(Records for this task begins)

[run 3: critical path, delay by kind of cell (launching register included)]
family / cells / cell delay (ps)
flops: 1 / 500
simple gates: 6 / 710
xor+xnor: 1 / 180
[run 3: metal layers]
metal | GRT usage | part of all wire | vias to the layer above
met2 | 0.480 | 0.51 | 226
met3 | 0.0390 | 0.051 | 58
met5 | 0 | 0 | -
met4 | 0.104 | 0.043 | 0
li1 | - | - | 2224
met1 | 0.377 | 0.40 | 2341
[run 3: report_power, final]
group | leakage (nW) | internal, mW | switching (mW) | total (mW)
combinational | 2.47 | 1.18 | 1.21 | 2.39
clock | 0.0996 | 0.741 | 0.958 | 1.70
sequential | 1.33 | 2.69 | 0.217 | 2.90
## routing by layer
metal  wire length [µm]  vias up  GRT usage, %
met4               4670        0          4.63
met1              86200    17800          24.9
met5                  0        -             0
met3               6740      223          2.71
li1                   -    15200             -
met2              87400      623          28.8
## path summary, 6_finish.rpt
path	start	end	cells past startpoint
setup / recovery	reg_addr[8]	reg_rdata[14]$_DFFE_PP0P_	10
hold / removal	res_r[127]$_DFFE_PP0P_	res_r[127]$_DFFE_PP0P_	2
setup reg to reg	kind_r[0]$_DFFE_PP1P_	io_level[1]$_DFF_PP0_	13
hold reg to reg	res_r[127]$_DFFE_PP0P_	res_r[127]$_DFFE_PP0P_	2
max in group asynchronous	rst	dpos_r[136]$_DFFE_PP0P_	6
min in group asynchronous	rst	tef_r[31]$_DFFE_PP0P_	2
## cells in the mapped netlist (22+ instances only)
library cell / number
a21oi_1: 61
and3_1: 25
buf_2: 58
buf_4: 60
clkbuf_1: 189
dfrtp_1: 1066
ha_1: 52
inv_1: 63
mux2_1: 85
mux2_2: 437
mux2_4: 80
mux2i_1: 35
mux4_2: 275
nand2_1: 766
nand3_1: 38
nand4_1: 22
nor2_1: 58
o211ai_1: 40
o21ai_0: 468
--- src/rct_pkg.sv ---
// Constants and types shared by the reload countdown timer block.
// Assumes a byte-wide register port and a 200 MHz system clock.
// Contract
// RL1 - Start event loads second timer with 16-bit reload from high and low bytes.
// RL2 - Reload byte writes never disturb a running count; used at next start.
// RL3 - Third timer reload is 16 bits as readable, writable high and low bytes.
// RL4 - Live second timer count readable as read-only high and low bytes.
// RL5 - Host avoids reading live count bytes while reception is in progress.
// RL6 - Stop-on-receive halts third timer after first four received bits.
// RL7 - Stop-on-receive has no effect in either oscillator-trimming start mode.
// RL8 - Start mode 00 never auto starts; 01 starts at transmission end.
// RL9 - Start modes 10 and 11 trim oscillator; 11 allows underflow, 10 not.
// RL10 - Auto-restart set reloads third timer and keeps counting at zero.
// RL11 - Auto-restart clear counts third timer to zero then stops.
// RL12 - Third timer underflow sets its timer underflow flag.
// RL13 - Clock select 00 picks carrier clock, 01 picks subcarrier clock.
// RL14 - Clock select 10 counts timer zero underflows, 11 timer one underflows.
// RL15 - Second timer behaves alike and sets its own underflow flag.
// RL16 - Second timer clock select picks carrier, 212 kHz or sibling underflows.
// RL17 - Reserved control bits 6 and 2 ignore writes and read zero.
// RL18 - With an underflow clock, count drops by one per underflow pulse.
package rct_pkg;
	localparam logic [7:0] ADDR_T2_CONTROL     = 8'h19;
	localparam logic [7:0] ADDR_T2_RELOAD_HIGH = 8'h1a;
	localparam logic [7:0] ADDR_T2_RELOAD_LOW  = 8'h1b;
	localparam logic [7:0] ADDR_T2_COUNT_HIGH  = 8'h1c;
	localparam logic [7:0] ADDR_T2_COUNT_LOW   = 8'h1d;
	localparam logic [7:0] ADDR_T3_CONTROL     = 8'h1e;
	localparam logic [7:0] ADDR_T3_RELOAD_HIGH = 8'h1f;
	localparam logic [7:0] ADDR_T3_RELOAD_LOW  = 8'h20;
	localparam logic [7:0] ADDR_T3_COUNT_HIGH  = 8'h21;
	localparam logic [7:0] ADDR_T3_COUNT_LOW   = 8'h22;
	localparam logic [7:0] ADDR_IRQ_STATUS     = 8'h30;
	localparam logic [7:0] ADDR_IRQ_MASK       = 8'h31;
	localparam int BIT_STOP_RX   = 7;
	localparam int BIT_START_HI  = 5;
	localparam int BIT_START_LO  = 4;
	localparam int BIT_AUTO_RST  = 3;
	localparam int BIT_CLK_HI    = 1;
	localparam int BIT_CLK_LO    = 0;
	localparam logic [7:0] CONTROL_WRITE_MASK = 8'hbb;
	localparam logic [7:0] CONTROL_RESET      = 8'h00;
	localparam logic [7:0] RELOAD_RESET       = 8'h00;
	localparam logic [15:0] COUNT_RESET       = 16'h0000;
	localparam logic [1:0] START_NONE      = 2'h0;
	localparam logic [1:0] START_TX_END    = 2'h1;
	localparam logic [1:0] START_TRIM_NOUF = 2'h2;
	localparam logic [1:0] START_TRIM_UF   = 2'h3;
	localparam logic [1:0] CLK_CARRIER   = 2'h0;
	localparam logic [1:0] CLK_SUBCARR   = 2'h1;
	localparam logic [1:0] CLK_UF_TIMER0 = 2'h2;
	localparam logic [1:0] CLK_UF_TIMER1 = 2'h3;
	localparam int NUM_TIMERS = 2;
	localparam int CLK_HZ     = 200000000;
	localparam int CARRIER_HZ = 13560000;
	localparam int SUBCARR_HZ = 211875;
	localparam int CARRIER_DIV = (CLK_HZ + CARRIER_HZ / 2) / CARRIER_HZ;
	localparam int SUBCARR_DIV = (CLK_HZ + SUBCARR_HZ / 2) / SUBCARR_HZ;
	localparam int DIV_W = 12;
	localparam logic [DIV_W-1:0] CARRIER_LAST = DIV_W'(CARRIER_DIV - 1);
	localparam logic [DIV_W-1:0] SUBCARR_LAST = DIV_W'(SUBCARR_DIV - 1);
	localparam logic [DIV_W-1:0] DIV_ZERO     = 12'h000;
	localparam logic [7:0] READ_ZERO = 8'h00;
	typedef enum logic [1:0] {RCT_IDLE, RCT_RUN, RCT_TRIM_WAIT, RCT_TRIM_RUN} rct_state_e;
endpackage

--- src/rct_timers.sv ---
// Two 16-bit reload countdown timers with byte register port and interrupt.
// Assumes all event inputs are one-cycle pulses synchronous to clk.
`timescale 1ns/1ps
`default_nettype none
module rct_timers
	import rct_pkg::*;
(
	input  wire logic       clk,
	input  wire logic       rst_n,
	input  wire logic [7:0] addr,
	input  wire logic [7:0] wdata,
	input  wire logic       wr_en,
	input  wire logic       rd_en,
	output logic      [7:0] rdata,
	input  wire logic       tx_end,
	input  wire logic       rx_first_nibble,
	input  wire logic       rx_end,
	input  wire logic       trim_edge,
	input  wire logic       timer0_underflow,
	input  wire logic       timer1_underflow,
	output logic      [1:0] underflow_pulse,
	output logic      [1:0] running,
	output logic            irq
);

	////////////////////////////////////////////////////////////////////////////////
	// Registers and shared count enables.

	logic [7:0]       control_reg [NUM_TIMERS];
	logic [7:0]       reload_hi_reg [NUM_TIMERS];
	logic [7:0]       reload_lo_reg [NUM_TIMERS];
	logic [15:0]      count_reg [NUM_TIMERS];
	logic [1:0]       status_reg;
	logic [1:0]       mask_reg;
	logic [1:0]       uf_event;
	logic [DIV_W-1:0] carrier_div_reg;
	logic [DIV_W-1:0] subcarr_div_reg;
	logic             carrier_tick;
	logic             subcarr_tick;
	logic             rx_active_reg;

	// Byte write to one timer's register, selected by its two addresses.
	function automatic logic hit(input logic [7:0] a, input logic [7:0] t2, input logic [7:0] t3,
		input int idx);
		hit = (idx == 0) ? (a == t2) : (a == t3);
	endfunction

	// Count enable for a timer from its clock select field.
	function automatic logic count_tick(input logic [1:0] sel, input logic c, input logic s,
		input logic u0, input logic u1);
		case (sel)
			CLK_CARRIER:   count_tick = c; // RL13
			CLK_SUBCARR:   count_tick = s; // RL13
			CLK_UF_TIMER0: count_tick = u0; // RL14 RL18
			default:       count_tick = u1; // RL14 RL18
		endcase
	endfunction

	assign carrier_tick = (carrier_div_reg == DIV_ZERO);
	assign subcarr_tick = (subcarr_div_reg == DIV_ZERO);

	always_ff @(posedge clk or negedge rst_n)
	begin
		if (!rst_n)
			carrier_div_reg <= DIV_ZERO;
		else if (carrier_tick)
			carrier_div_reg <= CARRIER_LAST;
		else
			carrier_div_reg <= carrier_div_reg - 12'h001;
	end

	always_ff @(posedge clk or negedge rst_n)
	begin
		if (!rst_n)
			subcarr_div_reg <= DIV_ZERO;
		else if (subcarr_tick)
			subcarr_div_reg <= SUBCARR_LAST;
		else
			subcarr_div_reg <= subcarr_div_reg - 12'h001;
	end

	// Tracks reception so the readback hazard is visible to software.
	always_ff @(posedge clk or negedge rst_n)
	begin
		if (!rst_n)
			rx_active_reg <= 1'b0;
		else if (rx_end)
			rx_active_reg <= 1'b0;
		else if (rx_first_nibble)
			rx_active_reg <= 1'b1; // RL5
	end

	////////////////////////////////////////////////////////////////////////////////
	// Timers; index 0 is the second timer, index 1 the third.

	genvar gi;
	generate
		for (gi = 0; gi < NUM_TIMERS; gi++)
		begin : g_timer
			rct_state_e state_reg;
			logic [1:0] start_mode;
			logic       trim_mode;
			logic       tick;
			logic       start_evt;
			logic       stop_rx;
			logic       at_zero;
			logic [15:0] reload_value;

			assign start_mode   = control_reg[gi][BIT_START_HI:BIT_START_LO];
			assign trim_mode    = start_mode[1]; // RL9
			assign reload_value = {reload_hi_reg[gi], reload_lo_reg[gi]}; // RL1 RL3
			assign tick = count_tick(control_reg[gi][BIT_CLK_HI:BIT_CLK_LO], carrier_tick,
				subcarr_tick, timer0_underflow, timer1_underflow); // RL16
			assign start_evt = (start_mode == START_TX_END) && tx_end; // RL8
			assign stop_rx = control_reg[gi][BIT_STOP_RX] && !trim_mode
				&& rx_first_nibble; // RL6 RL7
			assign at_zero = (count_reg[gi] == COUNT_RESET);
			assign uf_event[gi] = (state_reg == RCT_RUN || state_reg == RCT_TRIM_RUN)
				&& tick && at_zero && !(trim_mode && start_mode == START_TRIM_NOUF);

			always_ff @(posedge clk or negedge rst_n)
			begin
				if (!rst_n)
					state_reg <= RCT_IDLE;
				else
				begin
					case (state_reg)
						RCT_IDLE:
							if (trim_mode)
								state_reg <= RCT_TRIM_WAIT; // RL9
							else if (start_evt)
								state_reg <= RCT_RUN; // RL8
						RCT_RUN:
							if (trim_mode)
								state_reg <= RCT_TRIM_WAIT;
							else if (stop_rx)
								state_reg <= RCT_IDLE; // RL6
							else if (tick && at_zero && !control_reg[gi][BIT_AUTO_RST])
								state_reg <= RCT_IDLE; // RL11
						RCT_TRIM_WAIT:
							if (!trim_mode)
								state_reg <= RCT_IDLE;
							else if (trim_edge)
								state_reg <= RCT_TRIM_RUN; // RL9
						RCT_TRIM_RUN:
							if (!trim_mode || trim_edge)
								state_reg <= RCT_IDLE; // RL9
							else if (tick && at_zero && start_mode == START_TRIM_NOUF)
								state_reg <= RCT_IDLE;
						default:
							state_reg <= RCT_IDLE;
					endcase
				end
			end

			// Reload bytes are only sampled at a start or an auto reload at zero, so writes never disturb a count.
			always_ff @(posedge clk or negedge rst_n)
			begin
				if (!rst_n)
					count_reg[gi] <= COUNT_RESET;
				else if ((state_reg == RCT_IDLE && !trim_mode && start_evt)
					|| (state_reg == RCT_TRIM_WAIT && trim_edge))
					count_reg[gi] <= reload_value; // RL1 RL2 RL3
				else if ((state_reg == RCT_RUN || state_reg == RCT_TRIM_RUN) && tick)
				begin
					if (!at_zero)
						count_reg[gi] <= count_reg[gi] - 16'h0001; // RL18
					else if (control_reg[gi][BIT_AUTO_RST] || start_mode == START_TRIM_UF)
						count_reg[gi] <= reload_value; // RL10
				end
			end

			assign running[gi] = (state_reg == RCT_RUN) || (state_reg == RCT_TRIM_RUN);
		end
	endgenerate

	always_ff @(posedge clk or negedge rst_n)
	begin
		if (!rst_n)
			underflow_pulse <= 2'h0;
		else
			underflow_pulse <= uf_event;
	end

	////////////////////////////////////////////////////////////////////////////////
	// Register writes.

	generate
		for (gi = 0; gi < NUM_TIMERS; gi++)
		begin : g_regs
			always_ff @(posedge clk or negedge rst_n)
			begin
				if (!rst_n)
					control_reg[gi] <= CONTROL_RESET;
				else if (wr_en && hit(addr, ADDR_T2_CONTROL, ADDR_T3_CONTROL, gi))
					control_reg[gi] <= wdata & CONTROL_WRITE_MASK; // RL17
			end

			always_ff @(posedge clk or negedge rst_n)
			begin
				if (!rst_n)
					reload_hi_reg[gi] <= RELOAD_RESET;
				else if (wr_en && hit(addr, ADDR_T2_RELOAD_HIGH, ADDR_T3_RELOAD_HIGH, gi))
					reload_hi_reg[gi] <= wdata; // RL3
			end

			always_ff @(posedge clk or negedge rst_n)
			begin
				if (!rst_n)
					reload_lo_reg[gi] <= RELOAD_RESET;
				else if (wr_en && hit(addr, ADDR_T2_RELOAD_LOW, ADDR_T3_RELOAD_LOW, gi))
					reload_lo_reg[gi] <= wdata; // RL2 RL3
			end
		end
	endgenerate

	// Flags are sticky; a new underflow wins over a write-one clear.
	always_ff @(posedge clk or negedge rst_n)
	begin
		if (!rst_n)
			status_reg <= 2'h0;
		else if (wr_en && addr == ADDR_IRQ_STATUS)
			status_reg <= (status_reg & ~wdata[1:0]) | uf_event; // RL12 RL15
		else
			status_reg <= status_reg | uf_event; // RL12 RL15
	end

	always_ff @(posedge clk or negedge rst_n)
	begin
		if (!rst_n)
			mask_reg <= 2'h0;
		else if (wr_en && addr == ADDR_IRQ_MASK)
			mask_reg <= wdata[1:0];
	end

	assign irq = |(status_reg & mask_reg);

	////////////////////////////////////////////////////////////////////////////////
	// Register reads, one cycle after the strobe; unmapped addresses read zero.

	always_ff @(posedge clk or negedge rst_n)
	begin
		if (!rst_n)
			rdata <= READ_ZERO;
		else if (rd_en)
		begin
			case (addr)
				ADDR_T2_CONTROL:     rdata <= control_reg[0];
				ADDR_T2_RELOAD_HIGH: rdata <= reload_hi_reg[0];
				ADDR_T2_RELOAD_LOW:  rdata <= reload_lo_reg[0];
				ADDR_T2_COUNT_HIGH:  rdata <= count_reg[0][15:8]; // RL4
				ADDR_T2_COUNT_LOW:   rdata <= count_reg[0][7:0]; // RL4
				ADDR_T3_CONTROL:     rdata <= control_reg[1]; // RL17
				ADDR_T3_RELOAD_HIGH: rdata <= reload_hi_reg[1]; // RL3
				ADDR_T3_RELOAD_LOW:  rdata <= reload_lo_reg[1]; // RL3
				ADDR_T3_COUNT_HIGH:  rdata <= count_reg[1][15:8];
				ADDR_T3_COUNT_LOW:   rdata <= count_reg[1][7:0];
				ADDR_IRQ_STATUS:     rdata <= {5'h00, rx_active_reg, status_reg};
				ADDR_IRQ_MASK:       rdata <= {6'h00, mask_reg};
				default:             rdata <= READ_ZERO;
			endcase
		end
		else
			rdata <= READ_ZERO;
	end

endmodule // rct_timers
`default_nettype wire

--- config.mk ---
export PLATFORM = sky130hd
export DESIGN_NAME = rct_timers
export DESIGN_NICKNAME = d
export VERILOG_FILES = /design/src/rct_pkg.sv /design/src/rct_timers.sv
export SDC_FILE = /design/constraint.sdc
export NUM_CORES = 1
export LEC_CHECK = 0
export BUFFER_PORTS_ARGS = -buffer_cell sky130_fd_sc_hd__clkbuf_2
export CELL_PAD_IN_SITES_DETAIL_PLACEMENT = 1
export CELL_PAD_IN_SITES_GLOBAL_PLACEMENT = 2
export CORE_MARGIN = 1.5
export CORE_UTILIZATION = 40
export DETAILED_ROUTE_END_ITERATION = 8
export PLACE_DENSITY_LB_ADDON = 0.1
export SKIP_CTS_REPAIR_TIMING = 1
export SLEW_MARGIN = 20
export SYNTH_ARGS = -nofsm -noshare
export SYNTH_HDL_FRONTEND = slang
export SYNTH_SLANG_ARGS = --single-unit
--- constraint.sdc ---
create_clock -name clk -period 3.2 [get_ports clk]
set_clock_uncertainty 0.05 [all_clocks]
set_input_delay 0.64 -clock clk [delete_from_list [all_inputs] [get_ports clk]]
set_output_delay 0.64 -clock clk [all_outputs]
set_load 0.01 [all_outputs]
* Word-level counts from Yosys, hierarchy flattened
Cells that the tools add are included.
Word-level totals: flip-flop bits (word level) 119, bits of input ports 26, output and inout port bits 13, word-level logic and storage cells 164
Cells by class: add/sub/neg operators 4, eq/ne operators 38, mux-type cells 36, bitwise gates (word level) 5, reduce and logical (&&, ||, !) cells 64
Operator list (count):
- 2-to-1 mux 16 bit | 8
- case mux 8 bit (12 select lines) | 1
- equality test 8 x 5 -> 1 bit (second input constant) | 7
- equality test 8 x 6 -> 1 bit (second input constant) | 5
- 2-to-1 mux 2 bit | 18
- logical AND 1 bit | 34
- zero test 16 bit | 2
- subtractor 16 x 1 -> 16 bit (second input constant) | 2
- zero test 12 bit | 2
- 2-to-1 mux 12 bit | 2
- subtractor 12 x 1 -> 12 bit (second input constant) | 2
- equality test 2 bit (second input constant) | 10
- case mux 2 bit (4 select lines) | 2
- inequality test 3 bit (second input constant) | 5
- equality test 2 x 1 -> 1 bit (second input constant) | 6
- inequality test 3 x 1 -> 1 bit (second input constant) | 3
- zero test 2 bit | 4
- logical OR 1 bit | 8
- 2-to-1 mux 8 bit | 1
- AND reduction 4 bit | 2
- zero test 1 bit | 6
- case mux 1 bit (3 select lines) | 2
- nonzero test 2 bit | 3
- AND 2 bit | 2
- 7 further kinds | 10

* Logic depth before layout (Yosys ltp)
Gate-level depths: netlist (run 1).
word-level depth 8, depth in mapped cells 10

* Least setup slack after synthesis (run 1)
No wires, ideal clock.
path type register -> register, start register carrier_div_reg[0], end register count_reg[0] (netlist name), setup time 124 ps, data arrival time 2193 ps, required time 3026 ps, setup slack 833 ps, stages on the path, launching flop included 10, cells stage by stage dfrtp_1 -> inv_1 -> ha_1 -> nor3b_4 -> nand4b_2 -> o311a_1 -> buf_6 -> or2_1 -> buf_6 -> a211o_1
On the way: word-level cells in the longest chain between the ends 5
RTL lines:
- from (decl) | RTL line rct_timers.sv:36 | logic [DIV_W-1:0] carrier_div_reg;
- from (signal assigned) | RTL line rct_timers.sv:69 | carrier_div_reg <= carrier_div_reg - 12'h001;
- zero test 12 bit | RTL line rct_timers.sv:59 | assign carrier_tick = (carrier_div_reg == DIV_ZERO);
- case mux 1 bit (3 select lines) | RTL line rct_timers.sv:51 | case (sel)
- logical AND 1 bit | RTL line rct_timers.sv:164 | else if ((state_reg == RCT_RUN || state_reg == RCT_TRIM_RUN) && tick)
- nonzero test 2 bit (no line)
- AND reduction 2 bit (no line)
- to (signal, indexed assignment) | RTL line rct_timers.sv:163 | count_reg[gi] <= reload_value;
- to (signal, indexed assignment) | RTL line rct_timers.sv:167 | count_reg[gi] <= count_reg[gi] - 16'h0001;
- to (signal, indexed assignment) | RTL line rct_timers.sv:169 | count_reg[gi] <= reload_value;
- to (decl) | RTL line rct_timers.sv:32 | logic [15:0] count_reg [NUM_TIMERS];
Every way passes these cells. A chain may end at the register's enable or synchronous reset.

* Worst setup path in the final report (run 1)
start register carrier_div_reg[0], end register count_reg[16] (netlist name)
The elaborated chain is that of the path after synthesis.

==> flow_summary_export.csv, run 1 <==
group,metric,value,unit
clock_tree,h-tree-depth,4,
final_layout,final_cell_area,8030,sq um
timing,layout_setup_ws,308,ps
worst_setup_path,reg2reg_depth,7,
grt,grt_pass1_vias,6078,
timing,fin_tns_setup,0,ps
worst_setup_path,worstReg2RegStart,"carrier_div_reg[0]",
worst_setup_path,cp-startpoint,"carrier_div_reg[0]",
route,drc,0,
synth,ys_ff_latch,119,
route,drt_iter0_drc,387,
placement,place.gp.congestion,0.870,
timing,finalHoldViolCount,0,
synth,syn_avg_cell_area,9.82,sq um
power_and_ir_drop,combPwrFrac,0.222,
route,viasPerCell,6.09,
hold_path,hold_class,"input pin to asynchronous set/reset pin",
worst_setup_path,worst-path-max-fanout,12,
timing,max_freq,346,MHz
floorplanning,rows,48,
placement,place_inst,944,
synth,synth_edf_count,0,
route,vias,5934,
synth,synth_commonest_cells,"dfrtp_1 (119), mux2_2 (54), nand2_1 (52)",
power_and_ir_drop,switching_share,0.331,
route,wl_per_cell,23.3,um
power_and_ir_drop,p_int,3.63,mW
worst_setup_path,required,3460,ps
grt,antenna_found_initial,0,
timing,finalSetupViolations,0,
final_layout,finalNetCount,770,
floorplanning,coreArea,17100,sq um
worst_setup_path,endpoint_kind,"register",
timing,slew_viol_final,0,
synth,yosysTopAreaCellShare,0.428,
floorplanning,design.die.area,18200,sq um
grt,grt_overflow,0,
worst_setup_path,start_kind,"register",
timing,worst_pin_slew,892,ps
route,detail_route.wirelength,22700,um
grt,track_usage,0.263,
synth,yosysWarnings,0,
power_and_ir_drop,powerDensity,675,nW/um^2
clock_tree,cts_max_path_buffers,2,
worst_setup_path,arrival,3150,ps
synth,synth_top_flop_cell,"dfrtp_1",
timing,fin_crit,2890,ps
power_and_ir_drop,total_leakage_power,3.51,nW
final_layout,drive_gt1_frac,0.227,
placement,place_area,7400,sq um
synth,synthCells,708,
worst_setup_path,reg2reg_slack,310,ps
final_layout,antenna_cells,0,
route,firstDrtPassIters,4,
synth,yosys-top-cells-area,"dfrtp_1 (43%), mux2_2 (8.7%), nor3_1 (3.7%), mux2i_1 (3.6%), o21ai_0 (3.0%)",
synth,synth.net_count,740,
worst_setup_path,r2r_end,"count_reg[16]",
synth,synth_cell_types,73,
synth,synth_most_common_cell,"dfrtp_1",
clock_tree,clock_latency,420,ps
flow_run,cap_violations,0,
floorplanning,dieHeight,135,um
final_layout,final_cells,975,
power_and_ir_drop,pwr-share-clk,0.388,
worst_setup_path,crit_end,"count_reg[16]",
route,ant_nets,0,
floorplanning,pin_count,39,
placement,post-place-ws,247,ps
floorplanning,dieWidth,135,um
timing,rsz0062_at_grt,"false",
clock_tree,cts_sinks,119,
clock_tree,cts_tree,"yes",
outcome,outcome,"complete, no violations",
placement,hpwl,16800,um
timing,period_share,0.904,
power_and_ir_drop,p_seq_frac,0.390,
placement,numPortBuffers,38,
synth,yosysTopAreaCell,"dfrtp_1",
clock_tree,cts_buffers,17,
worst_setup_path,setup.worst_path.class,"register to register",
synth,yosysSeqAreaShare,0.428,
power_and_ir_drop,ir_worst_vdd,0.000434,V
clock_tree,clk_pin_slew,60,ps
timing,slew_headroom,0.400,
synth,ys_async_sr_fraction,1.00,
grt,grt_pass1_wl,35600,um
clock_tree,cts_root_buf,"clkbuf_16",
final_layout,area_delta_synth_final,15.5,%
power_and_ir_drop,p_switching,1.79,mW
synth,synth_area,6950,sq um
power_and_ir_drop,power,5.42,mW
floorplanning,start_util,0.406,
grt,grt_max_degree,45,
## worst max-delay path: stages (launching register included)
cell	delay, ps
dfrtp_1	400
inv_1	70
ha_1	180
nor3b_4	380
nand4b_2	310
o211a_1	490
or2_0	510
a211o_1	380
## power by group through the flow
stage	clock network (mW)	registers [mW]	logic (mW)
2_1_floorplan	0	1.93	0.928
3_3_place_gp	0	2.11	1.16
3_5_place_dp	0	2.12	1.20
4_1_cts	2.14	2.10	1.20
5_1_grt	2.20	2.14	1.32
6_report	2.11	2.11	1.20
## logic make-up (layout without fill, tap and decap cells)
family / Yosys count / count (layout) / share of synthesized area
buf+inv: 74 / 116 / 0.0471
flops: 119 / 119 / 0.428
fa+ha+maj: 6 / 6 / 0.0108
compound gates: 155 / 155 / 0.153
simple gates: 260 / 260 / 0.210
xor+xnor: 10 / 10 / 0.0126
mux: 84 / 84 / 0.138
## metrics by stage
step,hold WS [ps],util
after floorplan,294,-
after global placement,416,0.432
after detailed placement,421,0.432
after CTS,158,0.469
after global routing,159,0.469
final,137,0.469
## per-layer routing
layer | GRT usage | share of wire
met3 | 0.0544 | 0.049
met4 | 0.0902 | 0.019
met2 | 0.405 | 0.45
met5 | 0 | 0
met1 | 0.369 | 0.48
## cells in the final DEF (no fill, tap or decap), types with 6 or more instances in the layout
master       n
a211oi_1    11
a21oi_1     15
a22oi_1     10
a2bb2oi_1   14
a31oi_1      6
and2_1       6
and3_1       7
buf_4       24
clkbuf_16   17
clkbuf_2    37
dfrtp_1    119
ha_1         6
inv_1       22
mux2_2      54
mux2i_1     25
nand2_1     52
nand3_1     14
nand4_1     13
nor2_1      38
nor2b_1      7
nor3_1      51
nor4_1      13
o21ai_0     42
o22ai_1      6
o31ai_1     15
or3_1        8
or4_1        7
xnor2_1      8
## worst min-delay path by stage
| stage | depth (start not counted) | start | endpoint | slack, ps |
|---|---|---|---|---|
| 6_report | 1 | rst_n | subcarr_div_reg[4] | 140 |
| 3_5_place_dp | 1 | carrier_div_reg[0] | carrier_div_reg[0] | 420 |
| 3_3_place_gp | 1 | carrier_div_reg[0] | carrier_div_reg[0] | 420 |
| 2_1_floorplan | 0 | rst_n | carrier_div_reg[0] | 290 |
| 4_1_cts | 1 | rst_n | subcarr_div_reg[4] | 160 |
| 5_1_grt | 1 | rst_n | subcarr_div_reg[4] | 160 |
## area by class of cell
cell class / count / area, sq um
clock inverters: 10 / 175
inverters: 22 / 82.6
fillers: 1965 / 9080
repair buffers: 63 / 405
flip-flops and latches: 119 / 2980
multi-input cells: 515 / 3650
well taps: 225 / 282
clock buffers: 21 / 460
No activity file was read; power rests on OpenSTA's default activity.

(Records for this task ends)

▶ [Problem details] Could you reproduce exactly the lines of the entries above, from the one with "- to (decl)" through the one with "timing,fin_tns_setup,0,ps", and nothing else?

▶ [Solution for this task]
- to (decl) | RTL line rct_timers.sv:32 | logic [15:0] count_reg [NUM_TIMERS];
Every way passes these cells. A chain may end at the register's enable or synchronous reset.

* Worst setup path in the final report (run 1)
start register carrier_div_reg[0], end register count_reg[16] (netlist name)
The elaborated chain is that of the path after synthesis.

==> flow_summary_export.csv, run 1 <==
group,metric,value,unit
clock_tree,h-tree-depth,4,
final_layout,final_cell_area,8030,sq um
timing,layout_setup_ws,308,ps
worst_setup_path,reg2reg_depth,7,
grt,grt_pass1_vias,6078,
timing,fin_tns_setup,0,ps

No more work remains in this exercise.